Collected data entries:
--------------------------------------------------

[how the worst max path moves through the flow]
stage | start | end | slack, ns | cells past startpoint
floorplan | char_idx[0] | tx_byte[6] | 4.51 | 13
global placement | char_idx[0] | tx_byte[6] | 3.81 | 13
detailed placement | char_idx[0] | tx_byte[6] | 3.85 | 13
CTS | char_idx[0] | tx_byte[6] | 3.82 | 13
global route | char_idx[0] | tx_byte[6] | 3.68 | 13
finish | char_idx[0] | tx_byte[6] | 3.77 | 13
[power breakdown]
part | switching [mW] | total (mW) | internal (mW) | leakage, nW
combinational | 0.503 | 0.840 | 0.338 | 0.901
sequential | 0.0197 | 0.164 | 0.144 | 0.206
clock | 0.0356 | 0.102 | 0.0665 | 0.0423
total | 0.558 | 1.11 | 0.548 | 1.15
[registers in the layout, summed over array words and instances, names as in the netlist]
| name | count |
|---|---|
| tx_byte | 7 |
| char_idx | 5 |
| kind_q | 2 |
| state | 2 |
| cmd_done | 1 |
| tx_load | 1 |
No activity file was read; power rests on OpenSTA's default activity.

--------------------------------------------------

Exercise details
Copy from the line with "tx_byte | 7 |" to the final line of the records, inclusive, and add nothing else.

The completed task
| tx_byte | 7 |
| char_idx | 5 |
| kind_q | 2 |
| state | 2 |
| cmd_done | 1 |
| tx_load | 1 |
No activity file was read; power rests on OpenSTA's default activity.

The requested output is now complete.